Writing poetry, is one of my things. I have always written my feelings down in times of extreme emotions. Not words of romantic love, but emotional expression none the less. I would turn to writing to see these almost unexplainable emotions written in black and white. It was somehow comforting to see that choices I had made or in the process of making were not just in my head. This made me feel like there may be others that share my way of thinking, my way of making impulsive decisions. If I was smart enough to express how I was feeling on paper, there was nothing wrong with my mind or my behavior. I convinced myself that it was just my uniqueness or being more creative than others. I have made some horrible decisions in my life. Primarily those made on impulse. Lucky for you I will not share all of my poems here. Some will always remain in the darkness of a closed notebook or incomplete journal that lives on a nearly forgotten shelf in my attic. I only open up and share now as an act of rehabilitating myself. In hopes of finding myself, and finding others that deal or have dealt with the emotions I have. Sunday will be set aside for poetry. If you have read most of my other entries, you may have noticed that I am now finding meaning for each day of my blog. It really is turning into a full time job. Thanks for stopping by and I hope the words you are about to read, simply help.
A Mysterious Drink
When my pain began, I took a drink from a mysterious cup
It directed my sight away from yours, I only took a moment to look up
Only now realizing that this world that I chose was upside down
The thing that adorns my face was no smile, but a frown.
This cup of mystery, holds an enticing drink
It allows one to obey their feel, disobey their think
A familiar taste, yet still such an exotic blend
This euphoric revelation, explodes to no end
Do what feels good, not what makes sense
The rest of the world missing out on this “bliss”

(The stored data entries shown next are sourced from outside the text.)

[config.mk]
export PLATFORM = sky130hd
export DESIGN_NAME = qstat_irq_agg
export DESIGN_NICKNAME = d
export VERILOG_FILES = /design/src/rtl/qsa_pkg.sv /design/src/rtl/qsa_cond_sel.sv /design/src/rtl/qsa_sticky_bits.sv /design/src/rtl/qsa_flag_group.sv /design/src/rtl/qstat_irq_agg.sv
export SDC_FILE = /design/constraint.sdc
export NUM_CORES = 1
export LEC_CHECK = 0
export BUFFER_PORTS_ARGS = -buffer_cell sky130_fd_sc_hd__buf_2
export CAP_MARGIN = 15
export CORE_ASPECT_RATIO = 0.75
export CORE_MARGIN = 2
export CORE_UTILIZATION = 48
export DETAILED_ROUTE_END_ITERATION = 7
export PLACE_DENSITY = 0.7
export SLEW_MARGIN = 20
export SYNTH_ARGS = -nofsm -noshare
export SYNTH_HDL_FRONTEND = slang
export SYNTH_HIERARCHICAL = 1
export SYNTH_SLANG_ARGS = --single-unit
[constraint.sdc]
create_clock -name clk -period 3 [get_ports clk]
set_input_delay 0.3 -clock clk [delete_from_list [all_inputs] [get_ports clk]]
set_output_delay 0.3 -clock clk [all_outputs]
set_load 0.01 [all_outputs]
[src/rtl/qsa_pkg.sv]
package qsa_pkg;
  localparam int WORD_W      = 32;
  localparam int GRP_Q       = 32;
  localparam int ST_BITS     = 4;
  localparam int CODE_W      = 3;
  localparam int ST_PER_WORD = WORD_W / ST_BITS;
  localparam int ST_WORDS    = GRP_Q / ST_PER_WORD;
  localparam int UO_BITS     = 2;
  localparam int UO_PER_WORD = WORD_W / UO_BITS;
  localparam int UO_WORDS    = GRP_Q / UO_PER_WORD;
  localparam int A_ST        = 0;
  localparam int A_UO        = A_ST + ST_WORDS;
  localparam int A_HNE       = A_UO + UO_WORDS;
  localparam int A_HFULL     = A_HNE + 1;
  localparam int A_SEL       = A_HFULL + 1;
  localparam int A_EN        = A_SEL + ST_WORDS;
  localparam int A_FLG       = A_EN + 2;
  localparam int MAP_WORDS   = A_FLG + 2;
  localparam int ADDR_W      = $clog2(MAP_WORDS) + 1;
  localparam int STICKY_BIT  = 3;

  typedef enum logic [CODE_W-1:0] {
    SRC_EMPTY     = 3'd0,
    SRC_NEMPTY    = 3'd1,
    SRC_NFULL     = 3'd2,
    SRC_FULL      = 3'd3,
    SRC_NOT_EMPTY = 3'd4,
    SRC_NOT_NE    = 3'd5,
    SRC_NOT_NF    = 3'd6,
    SRC_NOT_FULL  = 3'd7
  } src_e;

  // Codes 4..7 are the inverses of codes 0..3.
  function automatic logic src_pick(input logic [ST_BITS-1:0] f, input src_e code);
    logic [CODE_W-1:0] c;
    c = code;
    return f[c[1:0]] ^ c[2];
  endfunction
endpackage

[src/rtl/qsa_cond_sel.sv]
module qsa_cond_sel
  import qsa_pkg::*;
#(
  parameter int NQ = GRP_Q
) (
  input  logic [NQ*ST_BITS-1:0] flags_i,
  input  logic [NQ*CODE_W-1:0]  code_i,
  output logic [NQ-1:0]         cond_o
);
  for (genvar q = 0; q < NQ; q++) begin : g_q
    assign cond_o[q] = src_pick(flags_i[q*ST_BITS +: ST_BITS], src_e'(code_i[q*CODE_W +: CODE_W]));
  end
endmodule

[src/rtl/qsa_sticky_bits.sv]
module qsa_sticky_bits
  import qsa_pkg::*;
(
  input  logic                       clk,
  input  logic                       rst_n,
  input  logic [GRP_Q-1:0]           uf_i,
  input  logic [GRP_Q-1:0]           of_i,
  input  logic [UO_WORDS-1:0]        wsel_i,
  input  logic [WORD_W-1:0]          wdata_i,
  output logic [UO_WORDS*WORD_W-1:0] bits_o
);
  localparam int NB = UO_WORDS * WORD_W;

  logic [NB-1:0] set_v, keep_v, bits_q;

  for (genvar q = 0; q < GRP_Q; q++) begin : g_set
    assign set_v[UO_BITS*q]     = uf_i[q];
    assign set_v[UO_BITS*q + 1] = of_i[q];
  end

  for (genvar w = 0; w < UO_WORDS; w++) begin : g_keep
    assign keep_v[w*WORD_W +: WORD_W] = wsel_i[w] ? wdata_i : '1;
  end

  always_ff @(posedge clk or negedge rst_n) begin
    if (!rst_n) bits_q <= '0;
    else        bits_q <= (bits_q & keep_v) | set_v;
  end

  assign bits_o = bits_q;

  // an event pulse is visible after the edge
  p_event_sets_r2: assert property (@(posedge clk) disable iff (!rst_n)
    (|set_v) |=> ((bits_q & $past(set_v)) == $past(set_v)));

  // without a write no event bit falls
  p_no_drop_r3: assert property (@(posedge clk) disable iff (!rst_n)
    (wsel_i == '0) |=> ((bits_q & $past(bits_q)) == $past(bits_q)));
endmodule

[src/rtl/qsa_flag_group.sv]
module qsa_flag_group #(
  parameter int NQ = 32
) (
  input  logic          clk,
  input  logic          rst_n,
  input  logic [NQ-1:0] cond_i,
  input  logic          sticky_i,
  input  logic          clr_i,
  input  logic [NQ-1:0] clr_mask_i,
  input  logic [NQ-1:0] en_i,
  output logic [NQ-1:0] flags_o,
  output logic          irq_o
);
  logic [NQ-1:0] prev_q, flag_q, rise, clr_v;

  assign rise  = cond_i & ~prev_q;
  assign clr_v = clr_i ? clr_mask_i : '0;

  always_ff @(posedge clk or negedge rst_n) begin
    if (!rst_n) begin
      prev_q <= '0;
      flag_q <= '0;
    end else begin
      prev_q <= cond_i;
      if (sticky_i) flag_q <= (flag_q & ~clr_v) | rise;
      else          flag_q <= cond_i;
    end
  end

  assign flags_o = flag_q;
  assign irq_o   = |(flag_q & en_i);

  // level mode tracks the condition one edge later
  p_level_follow_r7: assert property (@(posedge clk) disable iff (!rst_n)
    !sticky_i |=> (flags_o == $past(cond_i)));

  // sticky flags never drop without a clear
  p_sticky_hold_r8: assert property (@(posedge clk) disable iff (!rst_n)
    (sticky_i && !clr_i) |=> ((flags_o & $past(flags_o)) == $past(flags_o)));

  // an interrupt needs at least one enable
  p_irq_gated_r9: assert property (@(posedge clk) disable iff (!rst_n)
    irq_o |-> (en_i != '0));
endmodule

[src/rtl/qstat_irq_agg.sv]
module qstat_irq_agg
  import qsa_pkg::*;
(
  input  logic                      clk,
  input  logic                      rst_n,
  input  logic [GRP_Q*ST_BITS-1:0]  lo_cond,
  input  logic [GRP_Q-1:0]          uf_evt,
  input  logic [GRP_Q-1:0]          of_evt,
  input  logic [GRP_Q-1:0]          hi_ne,
  input  logic [GRP_Q-1:0]          hi_full,
  input  logic                      reg_we,
  input  logic [ADDR_W-1:0]         reg_addr,
  input  logic [WORD_W-1:0]         reg_wdata,
  output logic [WORD_W-1:0]         reg_rdata,
  output logic                      irq_lo,
  output logic                      irq_hi
);
  logic [ST_WORDS*WORD_W-1:0] sel_q;
  logic [GRP_Q-1:0]           en_lo_q, en_hi_q;
  logic [ST_WORDS-1:0]        sel_we;
  logic [UO_WORDS-1:0]        uo_we;
  logic                       en_lo_we, en_hi_we, fl_lo_we, fl_hi_we;
  logic [GRP_Q*CODE_W-1:0]    codes;
  logic [GRP_Q-1:0]           cond_lo, flags_lo, flags_hi;
  logic [UO_WORDS*WORD_W-1:0] uo_bits;
  logic                       sticky;

  // write decode
  always_comb begin
    for (int k = 0; k < ST_WORDS; k++)
      sel_we[k] = reg_we && (reg_addr == ADDR_W'(A_SEL + k));
    for (int k = 0; k < UO_WORDS; k++)
      uo_we[k] = reg_we && (reg_addr == ADDR_W'(A_UO + k));
  end
  assign en_lo_we = reg_we && (reg_addr == ADDR_W'(A_EN));
  assign en_hi_we = reg_we && (reg_addr == ADDR_W'(A_EN + 1));
  assign fl_lo_we = reg_we && (reg_addr == ADDR_W'(A_FLG));
  assign fl_hi_we = reg_we && (reg_addr == ADDR_W'(A_FLG + 1));

  // control registers
  always_ff @(posedge clk or negedge rst_n) begin
    if (!rst_n) begin
      sel_q   <= '0;
      en_lo_q <= '0;
      en_hi_q <= '0;
    end else begin
      for (int k = 0; k < ST_WORDS; k++)
        if (sel_we[k]) sel_q[k*WORD_W +: WORD_W] <= reg_wdata;
      if (en_lo_we) en_lo_q <= reg_wdata[GRP_Q-1:0];
      if (en_hi_we) en_hi_q <= reg_wdata[GRP_Q-1:0];
    end
  end

  assign sticky = sel_q[STICKY_BIT];

  for (genvar q = 0; q < GRP_Q; q++) begin : g_code
    assign codes[q*CODE_W +: CODE_W] = sel_q[q*ST_BITS +: CODE_W];
  end

  qsa_cond_sel #(.NQ(GRP_Q)) u_cond (
    .flags_i (lo_cond),
    .code_i  (codes),
    .cond_o  (cond_lo)
  );

  qsa_sticky_bits u_uo (
    .clk     (clk),
    .rst_n   (rst_n),
    .uf_i    (uf_evt),
    .of_i    (of_evt),
    .wsel_i  (uo_we),
    .wdata_i (reg_wdata),
    .bits_o  (uo_bits)
  );

  qsa_flag_group #(.NQ(GRP_Q)) u_grp_lo (
    .clk        (clk),
    .rst_n      (rst_n),
    .cond_i     (cond_lo),
    .sticky_i   (sticky),
    .clr_i      (fl_lo_we),
    .clr_mask_i (reg_wdata[GRP_Q-1:0]),
    .en_i       (en_lo_q),
    .flags_o    (flags_lo),
    .irq_o      (irq_lo)
  );

  // upper group source is fixed to nearly-empty
  qsa_flag_group #(.NQ(GRP_Q)) u_grp_hi (
    .clk        (clk),
    .rst_n      (rst_n),
    .cond_i     (hi_ne),
    .sticky_i   (sticky),
    .clr_i      (fl_hi_we),
    .clr_mask_i (reg_wdata[GRP_Q-1:0]),
    .en_i       (en_hi_q),
    .flags_o    (flags_hi),
    .irq_o      (irq_hi)
  );

  // read mux
  always_comb begin
    reg_rdata = '0;
    for (int k = 0; k < ST_WORDS; k++)
      if (reg_addr == ADDR_W'(A_ST + k)) reg_rdata = lo_cond[k*WORD_W +: WORD_W];
    for (int k = 0; k < UO_WORDS; k++)
      if (reg_addr == ADDR_W'(A_UO + k)) reg_rdata = uo_bits[k*WORD_W +: WORD_W];
    for (int k = 0; k < ST_WORDS; k++)
      if (reg_addr == ADDR_W'(A_SEL + k)) reg_rdata = sel_q[k*WORD_W +: WORD_W];
    if (reg_addr == ADDR_W'(A_HNE))     reg_rdata = hi_ne;
    if (reg_addr == ADDR_W'(A_HFULL))   reg_rdata = hi_full;
    if (reg_addr == ADDR_W'(A_EN))      reg_rdata = en_lo_q;
    if (reg_addr == ADDR_W'(A_EN + 1))  reg_rdata = en_hi_q;
    if (reg_addr == ADDR_W'(A_FLG))     reg_rdata = flags_lo;
    if (reg_addr == ADDR_W'(A_FLG + 1)) reg_rdata = flags_hi;
  end

  // the unmapped range reads as zero
  p_unmapped_zero_r10: assert property (@(posedge clk) disable iff (!rst_n)
    (reg_addr >= ADDR_W'(MAP_WORDS)) |-> (reg_rdata == '0));

  // a disabled upper group never interrupts
  p_hi_quiet_r9: assert property (@(posedge clk) disable iff (!rst_n)
    (en_hi_q == '0) |-> !irq_hi);
endmodule
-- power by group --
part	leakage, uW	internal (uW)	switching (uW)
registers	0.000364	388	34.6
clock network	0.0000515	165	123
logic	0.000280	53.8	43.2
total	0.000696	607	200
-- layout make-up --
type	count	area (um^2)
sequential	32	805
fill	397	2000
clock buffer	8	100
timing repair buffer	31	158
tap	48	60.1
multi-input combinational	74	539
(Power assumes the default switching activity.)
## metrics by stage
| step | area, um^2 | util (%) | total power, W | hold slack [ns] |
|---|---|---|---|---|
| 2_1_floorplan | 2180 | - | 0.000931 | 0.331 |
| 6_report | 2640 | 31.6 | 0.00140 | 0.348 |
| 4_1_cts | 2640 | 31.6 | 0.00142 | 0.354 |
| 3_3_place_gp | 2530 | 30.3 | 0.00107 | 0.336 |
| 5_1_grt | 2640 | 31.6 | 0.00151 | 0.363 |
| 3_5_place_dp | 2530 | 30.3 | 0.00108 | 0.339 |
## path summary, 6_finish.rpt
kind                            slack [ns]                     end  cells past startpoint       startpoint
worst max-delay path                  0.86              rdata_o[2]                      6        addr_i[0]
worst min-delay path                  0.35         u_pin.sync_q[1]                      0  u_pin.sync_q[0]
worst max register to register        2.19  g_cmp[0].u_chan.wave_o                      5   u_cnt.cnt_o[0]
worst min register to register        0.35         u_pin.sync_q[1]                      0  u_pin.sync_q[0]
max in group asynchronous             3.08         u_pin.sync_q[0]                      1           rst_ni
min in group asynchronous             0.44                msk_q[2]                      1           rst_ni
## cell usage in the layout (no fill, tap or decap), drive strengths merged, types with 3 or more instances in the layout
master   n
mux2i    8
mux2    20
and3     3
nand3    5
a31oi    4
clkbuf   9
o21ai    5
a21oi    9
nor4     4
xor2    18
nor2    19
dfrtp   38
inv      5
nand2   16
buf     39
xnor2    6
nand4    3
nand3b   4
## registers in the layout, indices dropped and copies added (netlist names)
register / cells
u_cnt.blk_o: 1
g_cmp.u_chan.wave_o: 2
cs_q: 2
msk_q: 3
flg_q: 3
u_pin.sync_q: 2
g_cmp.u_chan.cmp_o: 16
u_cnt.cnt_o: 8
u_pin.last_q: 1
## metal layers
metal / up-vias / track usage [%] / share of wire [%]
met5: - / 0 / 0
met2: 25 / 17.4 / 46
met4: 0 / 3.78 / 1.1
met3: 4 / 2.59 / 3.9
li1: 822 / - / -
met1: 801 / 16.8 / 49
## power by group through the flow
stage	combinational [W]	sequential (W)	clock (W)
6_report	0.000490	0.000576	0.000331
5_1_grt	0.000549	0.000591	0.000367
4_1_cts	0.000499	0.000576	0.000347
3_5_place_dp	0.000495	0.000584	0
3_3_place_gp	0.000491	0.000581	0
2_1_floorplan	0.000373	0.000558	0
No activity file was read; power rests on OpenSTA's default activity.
### src/rtl/host_cmd_mailbox.sv
module host_cmd_mailbox
  import mbx_pkg::*;
(
  input  logic                  clk_i,
  input  logic                  rst_ni,
  input  logic                  bus_wr_i,
  input  logic [AW-1:0]         bus_addr_i,
  input  logic [DW-1:0]         bus_wdata_i,
  output logic [DW-1:0]         bus_rdata_o,
  output logic                  svc_req_o,
  output logic [CODE_W-1:0]     svc_code_o,
  output logic [SUB_W-1:0]      svc_sub_o,
  output logic [LEN_W-1:0]      svc_len_o,
  output logic [DW-1:0]         svc_src_ptr_o,
  output logic [DW-1:0]         svc_dst_ptr_o,
  input  logic [BUF_IW-1:0]     ob_raddr_i,
  output logic [DW-1:0]         ob_rdata_o,
  input  logic                  ib_we_i,
  input  logic [BUF_IW-1:0]     ib_waddr_i,
  input  logic [DW-1:0]         ib_wdata_i,
  input  logic                  done_i,
  input  logic [CODE_W-1:0]     err_code_i,
  output logic                  irq_o
);
  logic [AW-1:0]     waddr;
  logic [3:0]        page;
  logic [BUF_IW-1:0] widx;
  logic              cmd_we, sts_we, src_we, dst_we, ob_we;
  logic              accept, busy;
  cmd_t              cmd;
  logic [DW-1:0]     cmd_rd, sts_rd, ob_host_rd, ib_host_rd, ib_unused_rd;
  logic [DW-1:0]     src_q, dst_q;
  logic              unused_addr;

  assign waddr  = {bus_addr_i[AW-1:2], 2'b00};
  assign page   = bus_addr_i[AW-1:AW-4];
  assign widx   = bus_addr_i[2 +: BUF_IW];
  assign unused_addr = ^{bus_addr_i[1:0], ib_unused_rd};

  assign cmd_we = bus_wr_i && waddr == OFF_CMD;
  assign sts_we = bus_wr_i && waddr == OFF_STS;
  assign src_we = bus_wr_i && waddr == OFF_SRC;
  assign dst_we = bus_wr_i && waddr == OFF_DST;
  assign ob_we  = bus_wr_i && page == PAGE_OB;

  always_ff @(posedge clk_i or negedge rst_ni) begin
    if (!rst_ni) begin
      src_q <= '0;
      dst_q <= '0;
    end else begin
      if (src_we) src_q <= bus_wdata_i;
      if (dst_we) dst_q <= bus_wdata_i;
    end
  end

  mbx_cmd_ctrl i_ctrl (
    .clk_i      (clk_i),
    .rst_ni     (rst_ni),
    .cmd_we_i   (cmd_we),
    .sts_we_i   (sts_we),
    .wdata_i    (bus_wdata_i),
    .done_i     (done_i),
    .err_code_i (err_code_i),
    .accept_o   (accept),
    .busy_o     (busy),
    .req_o      (svc_req_o),
    .cmd_o      (cmd),
    .cmd_rd_o   (cmd_rd),
    .sts_rd_o   (sts_rd),
    .irq_o      (irq_o)
  );

  mbx_word_buf #(.NWORDS(BUF_WORDS), .DW(DW)) i_ob_buf (
    .clk_i     (clk_i),
    .rst_ni    (rst_ni),
    .clr_i     (1'b0),
    .wa_en_i   (ob_we),
    .wa_idx_i  (widx),
    .wa_data_i (bus_wdata_i),
    .wb_en_i   (1'b0),
    .wb_idx_i  ('0),
    .wb_data_i ('0),
    .ra_idx_i  (widx),
    .ra_data_o (ob_host_rd),
    .rb_idx_i  (ob_raddr_i),
    .rb_data_o (ob_rdata_o)
  );

  // inbound: controller writes only while a command is in flight
  mbx_word_buf #(.NWORDS(BUF_WORDS), .DW(DW)) i_ib_buf (
    .clk_i     (clk_i),
    .rst_ni    (rst_ni),
    .clr_i     (accept),
    .wa_en_i   (ib_we_i && busy),
    .wa_idx_i  (ib_waddr_i),
    .wa_data_i (ib_wdata_i),
    .wb_en_i   (1'b0),
    .wb_idx_i  ('0),
    .wb_data_i ('0),
    .ra_idx_i  (widx),
    .ra_data_o (ib_host_rd),
    .rb_idx_i  ('0),
    .rb_data_o (ib_unused_rd)
  );

  always_comb begin
    bus_rdata_o = '0;
    if (page == PAGE_OB)       bus_rdata_o = ob_host_rd;
    else if (page == PAGE_IB)  bus_rdata_o = ib_host_rd;
    else begin
      unique case (waddr)
        OFF_CMD: bus_rdata_o = cmd_rd;
        OFF_STS: bus_rdata_o = sts_rd;
        OFF_SRC: bus_rdata_o = src_q;
        OFF_DST: bus_rdata_o = dst_q;
        default: bus_rdata_o = '0;
      endcase
    end
  end

  assign svc_code_o    = cmd.code;
  assign svc_sub_o     = cmd.sub;
  assign svc_len_o     = cmd.len;
  assign svc_src_ptr_o = src_q;
  assign svc_dst_ptr_o = dst_q;

  assert_ib_idle_write_ignored_R9: assert property (@(posedge clk_i) disable iff (!rst_ni)
    (!busy && ib_we_i && !accept) |=> $stable(i_ib_buf.mem_q[0]) || $past(ib_waddr_i) != '0);
  assert_irq_needs_idle_R7: assert property (@(posedge clk_i) disable iff (!rst_ni)
    $rose(irq_o) |-> !busy);
endmodule

### config.mk
export PLATFORM = sky130hd
export DESIGN_NAME = host_cmd_mailbox
export DESIGN_NICKNAME = d
export VERILOG_FILES = /design/src/rtl/mbx_pkg.sv /design/src/rtl/mbx_word_buf.sv /design/src/rtl/mbx_cmd_ctrl.sv /design/src/rtl/host_cmd_mailbox.sv
export SDC_FILE = /design/constraint.sdc
export NUM_CORES = 1
export LEC_CHECK = 0
export BUFFER_PORTS_ARGS = -buffer_cell sky130_fd_sc_hd__clkbuf_2
export CELL_PAD_IN_SITES_DETAIL_PLACEMENT = 2
export CELL_PAD_IN_SITES_GLOBAL_PLACEMENT = 2
export CORE_ASPECT_RATIO = 0.5
export CORE_MARGIN = 2
export CORE_UTILIZATION = 33
export DETAILED_ROUTE_END_ITERATION = 8
export PLACE_DENSITY_LB_ADDON = 0.1
export SETUP_SLACK_MARGIN = 0.05
export SLEW_MARGIN = 30
export SYNTH_ARGS = -nofsm -noshare
export SYNTH_HDL_FRONTEND = slang
export SYNTH_SLANG_ARGS = --single-unit
### constraint.sdc
create_clock -name clk_i -period 3.7 [get_ports clk_i]
set_input_delay 0.37 -clock clk_i [delete_from_list [all_inputs] [get_ports clk_i]]
set_output_delay 0.37 -clock clk_i [all_outputs]
set_load 0.02 [all_outputs]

Logic, missing from this mysterious cocktail
One sip from this cup, and the mind is now frail.
The mind, has now become a playground to erosion
Your own chemicals directing torture & a self-afflicted poison.
I am seriously ignorant to any other type of place
I have locked myself inside, with no clear chance of escape.
I invited you into my world before I really knew
Just how much I differ from you
The place where I have lived, is only made of black and white
Absent of anything that isn’t plain-wrong or just-right
Where is this gray world, you sit here and describe?
It sounds so normal, so boring, lacking so many of my kind
This word you just taught me, defining, CONSEQUENCE
A harsher word, in either world, has never been in existence
You say the drink in my cup, has such a deceiving taste…
At first causing this remarkable craving,
Then such remarkable waste.
Binge drinking this mixture, both still so unaware
No worries, and no real reason to be scared
For a moment, we both abandon all feelings of fear
The view of our future, well we both see it clear
Nothing can hurt us, as we walk on the clouds
Close only to each other, set apart from the crowds
I can’t believe we are here, I have dreamt of this day
Finding this person that shows me, he will stay longer than stay.
Addicted now, my blend of this deceptive drink,
You swallow all, leaving no time to think.
The moment you tell me that you are all mine.
I turn away, this is taking too much of my time
The truth is… If I would have stayed any longer, here lies my heart.
You should know by now, I am an expert at keeping all things apart
You begged me to be more like those who live in this gray world of yours
You and all your grays are clueless of the heartache impulsive actions can cure.
The memory of your taste
Is more than I can take, so I push it further away
I can barely see you now, our feet no longer touching the clouds
I have self-destructed, while declaring a war on our lives somehow
It isn’t right I know, I have been sick and my patterns exposed
The lies, the masks, this game of trickery, so well-composed
It wasn’t you, I know now, that it was all me
Actually, This mysterious flavor you crave, is one called, BPD
The bitter taste, a detectable defect in this exotic blend
For those who have had their fill of it, again and again.
Stay far from my path, those thirsty just for fun
A small sip from my cup = darkness has won.
This poisonous drink even known to be fatal
And harmful to all, especially those mentally unstable
There they are, those of whom, I am closely akin
yet this taste, tastes too close to pretend.
Can I be present in this real world of gray
A foreigner, a tourist, just hoping to find my way.
I am being mindful now of my actions, impulses and words
Stepping into a world that isn’t black nor white, all is mostly blurred
I am asking my savior now, to sip from a completely different cup
He says he is standing beside me, and there’s no way he will ever give up
This message is here for those that I have known, hurt and loved
For I am truly sorry, I am just learning of this drink from above
This old taste may remain bitter on your tongues, it may even stain your soul
I have found the only way to relieve the bitterness, honestly, is to just let it go!
This was written for those who speak, as I speak
To remember your strength and forget where you’re weak
He loves you this second, this minute, on this very day!
You will always be remembered in my prayers, when I pray!